■ **Task requirements**
Please return all lines in the listing holding the word "modport".

--- Source records Enclosed Below ---

<file path="src/rtl/compass_heading_autocal_macros.svh">
// ----------------------------------------------------------------------------
// Compass heading assertion macros
// Shared immediate-style wrappers for clocked concurrent checks.
// ----------------------------------------------------------------------------
`ifndef COMPASS_HEADING_AUTOCAL_MACROS_SVH
`define COMPASS_HEADING_AUTOCAL_MACROS_SVH

// Same-cycle implication, gated by reset.
`define CHAC_ASSERT_NOW(label, ante, cons) \
  label: assert property (@(posedge clk_i) disable iff (!rst_ni) (ante) |-> (cons)) \
    else $error("compass heading check failed");

// Next-cycle implication, gated by reset.
`define CHAC_ASSERT_NEXT(label, ante, cons) \
  label: assert property (@(posedge clk_i) disable iff (!rst_ni) (ante) |=> (cons)) \
    else $error("compass heading check failed");

`endif

</file>
<file path="src/rtl/chac_pkg.sv">
// ----------------------------------------------------------------------------
// chac_pkg
// Types, constants and the arctangent table of the compass heading block.
// ----------------------------------------------------------------------------
package chac_pkg;

  localparam int unsigned ANGLE_TABLE_LEN = 24;
  localparam int unsigned PRESCALE_BITS   = 20;
  localparam int unsigned PROD_W          = 36;
  localparam int unsigned VEC_W           = 58;
  localparam int unsigned ACC_W           = 26;

  localparam logic signed [15:0]      BOUND_LOW_RST  = 16'sh7FFF;
  localparam logic signed [15:0]      BOUND_HIGH_RST = 16'sh8000;
  localparam logic signed [ACC_W-1:0] HALF_TURN_Q16  = 26'sd11796480;
  localparam logic signed [ACC_W:0]   ROUND_HALF     = 27'sd256;
  localparam logic signed [ACC_W:0]   HEADING_LIMIT  = 27'sd23040;

  typedef struct packed {
    logic signed [15:0] sample_x;
    logic signed [15:0] sample_y;
    logic signed [15:0] x_low;
    logic signed [15:0] x_high;
    logic signed [15:0] y_low;
    logic signed [15:0] y_high;
    logic        [16:0] span_x;
    logic        [16:0] span_y;
    logic               valid;
  } q_entry_t;

  typedef struct packed {
    logic full;
    logic empty;
  } fifo_stat_t;

  typedef enum logic [2:0] {
    ST_IDLE,
    ST_CENTER,
    ST_PROD,
    ST_PREP,
    ST_ITER,
    ST_ROUND
  } back_state_e;

  // atan(2^-i) in degrees, Q16
  function automatic logic signed [ACC_W-1:0] atan_q16(input logic [4:0] idx);
    logic signed [ACC_W-1:0] r;
    case (idx)
      5'd0:    r = 26'sd2949120;
      5'd1:    r = 26'sd1740967;
      5'd2:    r = 26'sd919879;
      5'd3:    r = 26'sd466945;
      5'd4:    r = 26'sd234379;
      5'd5:    r = 26'sd117304;
      5'd6:    r = 26'sd58666;
      5'd7:    r = 26'sd29335;
      5'd8:    r = 26'sd14668;
      5'd9:    r = 26'sd7334;
      5'd10:   r = 26'sd3667;
      5'd11:   r = 26'sd1833;
      5'd12:   r = 26'sd917;
      5'd13:   r = 26'sd458;
      5'd14:   r = 26'sd229;
      5'd15:   r = 26'sd115;
      5'd16:   r = 26'sd57;
      5'd17:   r = 26'sd29;
      5'd18:   r = 26'sd14;
      5'd19:   r = 26'sd7;
      5'd20:   r = 26'sd4;
      5'd21:   r = 26'sd2;
      5'd22:   r = 26'sd1;
      default: r = 26'sd0;
    endcase
    return r;
  endfunction

endpackage

</file>
<file path="src/rtl/chac_in_if.sv">
// ----------------------------------------------------------------------------
// chac_in_if
// Sample request channel: valid/ready with one x, y, z reading.
// ----------------------------------------------------------------------------
interface chac_in_if;
  logic               valid;
  logic               ready;
  logic signed [15:0] sample_x;
  logic signed [15:0] sample_y;
  logic signed [15:0] sample_z;

  modport source (output valid, sample_x, sample_y, sample_z, input ready);
  modport sink (input valid, sample_x, sample_y, sample_z, output ready);
endinterface

</file>
<file path="src/rtl/chac_front.sv">
// ----------------------------------------------------------------------------
// chac_front
// Accepts samples, widens the per-axis bounds and queues the x/y work.
// ----------------------------------------------------------------------------
module chac_front (
  input  logic                 clk_i,
  input  logic                 rst_ni,
  chac_in_if.sink              in_i,
  input  chac_pkg::fifo_stat_t stat_i,
  output logic                 push_o,
  output chac_pkg::q_entry_t   entry_o
);

  logic signed [15:0] x_low_q, x_high_q, y_low_q, y_high_q, z_low_q, z_high_q;
  logic signed [15:0] x_low_d, x_high_d, y_low_d, y_high_d, z_low_d, z_high_d;
  logic signed [16:0] span_x, span_y;

  assign in_i.ready = !stat_i.full;
  assign push_o     = in_i.valid && !stat_i.full;

  always_comb begin
    x_low_d  = (in_i.sample_x < x_low_q)  ? in_i.sample_x : x_low_q;
    x_high_d = (in_i.sample_x > x_high_q) ? in_i.sample_x : x_high_q;
    y_low_d  = (in_i.sample_y < y_low_q)  ? in_i.sample_y : y_low_q;
    y_high_d = (in_i.sample_y > y_high_q) ? in_i.sample_y : y_high_q;
    z_low_d  = (in_i.sample_z < z_low_q)  ? in_i.sample_z : z_low_q;
    z_high_d = (in_i.sample_z > z_high_q) ? in_i.sample_z : z_high_q;
  end

  // Bounds straddle the sample after the update, so the spans are never negative.
  assign span_x = $signed({x_high_d[15], x_high_d}) - $signed({x_low_d[15], x_low_d});
  assign span_y = $signed({y_high_d[15], y_high_d}) - $signed({y_low_d[15], y_low_d});

  always_comb begin
    entry_o.sample_x = in_i.sample_x;
    entry_o.sample_y = in_i.sample_y;
    entry_o.x_low    = x_low_d;
    entry_o.x_high   = x_high_d;
    entry_o.y_low    = y_low_d;
    entry_o.y_high   = y_high_d;
    entry_o.span_x   = span_x;
    entry_o.span_y   = span_y;
    entry_o.valid    = (span_x != 17'sd0) && (span_y != 17'sd0);
  end

  always_ff @(posedge clk_i or negedge rst_ni) begin
    if (!rst_ni) begin
      x_low_q  <= chac_pkg::BOUND_LOW_RST;
      x_high_q <= chac_pkg::BOUND_HIGH_RST;
      y_low_q  <= chac_pkg::BOUND_LOW_RST;
      y_high_q <= chac_pkg::BOUND_HIGH_RST;
      z_low_q  <= chac_pkg::BOUND_LOW_RST;
      z_high_q <= chac_pkg::BOUND_HIGH_RST;
    end else if (push_o) begin
      x_low_q  <= x_low_d;
      x_high_q <= x_high_d;
      y_low_q  <= y_low_d;
      y_high_q <= y_high_d;
      z_low_q  <= z_low_d;
      z_high_q <= z_high_d;
    end
  end

endmodule

</file>
<file path="src/flat_wrapper.sv">
// flat-port wrapper written by rule: the top's interface ports become plain ports
module chac_front_flat 
  (clk_i, rst_ni, stat_i, push_o, entry_o, in_i_valid, in_i_sample_x, in_i_sample_y, in_i_sample_z, in_i_ready);
  chac_in_if in_i_i ();
  input  logic clk_i;
  input  logic rst_ni;
  input  chac_pkg::fifo_stat_t stat_i;
  output logic push_o;
  output chac_pkg::q_entry_t entry_o;
  input wire logic [$bits(in_i_i.valid)-1:0] in_i_valid;
  input wire logic [$bits(in_i_i.sample_x)-1:0] in_i_sample_x;
  input wire logic [$bits(in_i_i.sample_y)-1:0] in_i_sample_y;
  input wire logic [$bits(in_i_i.sample_z)-1:0] in_i_sample_z;
  output wire logic [$bits(in_i_i.ready)-1:0] in_i_ready;
  assign in_i_i.valid = in_i_valid;
  assign in_i_i.sample_x = in_i_sample_x;
  assign in_i_i.sample_y = in_i_sample_y;
  assign in_i_i.sample_z = in_i_sample_z;
  assign in_i_ready = in_i_i.ready;
  chac_front u_core (.clk_i(clk_i), .rst_ni(rst_ni), .in_i(in_i_i), .stat_i(stat_i), .push_o(push_o), .entry_o(entry_o));
endmodule
</file>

--- End of Enclosed Source records ---

■ **Solution for this problem**
  modport source (output valid, sample_x, sample_y, sample_z, input ready);
  modport sink (input valid, sample_x, sample_y, sample_z, output ready);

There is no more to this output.